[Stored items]
· · · · · · ·

File: src/hdl/pcs_pkg.sv
// Package: shared types and constants for the precharge contactor sequencer.
package pcs_pkg;

	localparam int PT_W        = 13;
	localparam int OVL_W       = 16;
	localparam int CFG_DATA_W  = 16;
	localparam int CFG_INDEX_W = 2;
	localparam int PHASE_W     = 3;

	localparam logic [PT_W-1:0]  PT_RESET  = 13'd50;
	localparam logic [OVL_W-1:0] OVL_RESET = 16'd100;

	localparam logic [CFG_INDEX_W-1:0] CFG_IDX_PRECHARGE_TIME = 2'd0;
	localparam logic [CFG_INDEX_W-1:0] CFG_IDX_OVERLAP_TICKS  = 2'd1;

	typedef enum logic [1:0] {
		ACT_TICK_10MS = 2'd0,
		ACT_TICK_1S   = 2'd1,
		ACT_CLOSE_REQ = 2'd2,
		ACT_OPEN_ALL  = 2'd3
	} action_t;

	localparam logic [PHASE_W-1:0] PHASE_IDLE       = 3'd0;
	localparam logic [PHASE_W-1:0] PHASE_CLOSE_PRE  = 3'd1;
	localparam logic [PHASE_W-1:0] PHASE_PRE_WAIT   = 3'd2;
	localparam logic [PHASE_W-1:0] PHASE_CLOSE_MAIN = 3'd3;
	localparam logic [PHASE_W-1:0] PHASE_OVERLAP    = 3'd4;

	typedef enum logic [4:0] {
		ST_IDLE       = 5'b00001,
		ST_CLOSE_PRE  = 5'b00010,
		ST_PRE_WAIT   = 5'b00100,
		ST_CLOSE_MAIN = 5'b01000,
		ST_OVERLAP    = 5'b10000
	} seq_state_t;

	typedef struct packed {
		action_t action;
		logic    relay_already_on;
		logic    engineering_mode;
		logic    system_ready;
		logic    protection_active;
	} req_t;

	typedef struct packed {
		logic               precharge_relay;
		logic               main_relays;
		logic               relay_supply;
		logic               relay_on_pulse;
		logic [PHASE_W-1:0] phase;
	} res_t;

	typedef struct packed {
		logic [PT_W-1:0]  precharge_time;
		logic [OVL_W-1:0] overlap_ticks;
	} cfg_t;

	function automatic logic [PHASE_W-1:0] phase_code(input seq_state_t st);
		logic [PHASE_W-1:0] code;
		case (st)
			ST_IDLE:       code = PHASE_IDLE;
			ST_CLOSE_PRE:  code = PHASE_CLOSE_PRE;
			ST_PRE_WAIT:   code = PHASE_PRE_WAIT;
			ST_CLOSE_MAIN: code = PHASE_CLOSE_MAIN;
			ST_OVERLAP:    code = PHASE_OVERLAP;
			default:       code = PHASE_IDLE;
		endcase
		return code;
	endfunction

endpackage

· · · · · · ·

## [ACTION ITEM]
Word for word, print every line above.

## [PROBLEM SOLUTION]
File: src/hdl/pcs_pkg.sv
// Package: shared types and constants for the precharge contactor sequencer.
package pcs_pkg;

	localparam int PT_W        = 13;
	localparam int OVL_W       = 16;
	localparam int CFG_DATA_W  = 16;
	localparam int CFG_INDEX_W = 2;
	localparam int PHASE_W     = 3;

	localparam logic [PT_W-1:0]  PT_RESET  = 13'd50;
	localparam logic [OVL_W-1:0] OVL_RESET = 16'd100;

	localparam logic [CFG_INDEX_W-1:0] CFG_IDX_PRECHARGE_TIME = 2'd0;
	localparam logic [CFG_INDEX_W-1:0] CFG_IDX_OVERLAP_TICKS  = 2'd1;

	typedef enum logic [1:0] {
		ACT_TICK_10MS = 2'd0,
		ACT_TICK_1S   = 2'd1,
		ACT_CLOSE_REQ = 2'd2,
		ACT_OPEN_ALL  = 2'd3
	} action_t;

	localparam logic [PHASE_W-1:0] PHASE_IDLE       = 3'd0;
	localparam logic [PHASE_W-1:0] PHASE_CLOSE_PRE  = 3'd1;
	localparam logic [PHASE_W-1:0] PHASE_PRE_WAIT   = 3'd2;
	localparam logic [PHASE_W-1:0] PHASE_CLOSE_MAIN = 3'd3;
	localparam logic [PHASE_W-1:0] PHASE_OVERLAP    = 3'd4;

	typedef enum logic [4:0] {
		ST_IDLE       = 5'b00001,
		ST_CLOSE_PRE  = 5'b00010,
		ST_PRE_WAIT   = 5'b00100,
		ST_CLOSE_MAIN = 5'b01000,
		ST_OVERLAP    = 5'b10000
	} seq_state_t;

	typedef struct packed {
		action_t action;
		logic    relay_already_on;
		logic    engineering_mode;
		logic    system_ready;
		logic    protection_active;
	} req_t;

	typedef struct packed {
		logic               precharge_relay;
		logic               main_relays;
		logic               relay_supply;
		logic               relay_on_pulse;
		logic [PHASE_W-1:0] phase;
	} res_t;

	typedef struct packed {
		logic [PT_W-1:0]  precharge_time;
		logic [OVL_W-1:0] overlap_ticks;
	} cfg_t;

	function automatic logic [PHASE_W-1:0] phase_code(input seq_state_t st);
		logic [PHASE_W-1:0] code;
		case (st)
			ST_IDLE:       code = PHASE_IDLE;
			ST_CLOSE_PRE:  code = PHASE_CLOSE_PRE;
			ST_PRE_WAIT:   code = PHASE_PRE_WAIT;
			ST_CLOSE_MAIN: code = PHASE_CLOSE_MAIN;
			ST_OVERLAP:    code = PHASE_OVERLAP;
			default:       code = PHASE_IDLE;
		endcase
		return code;
	endfunction

endpackage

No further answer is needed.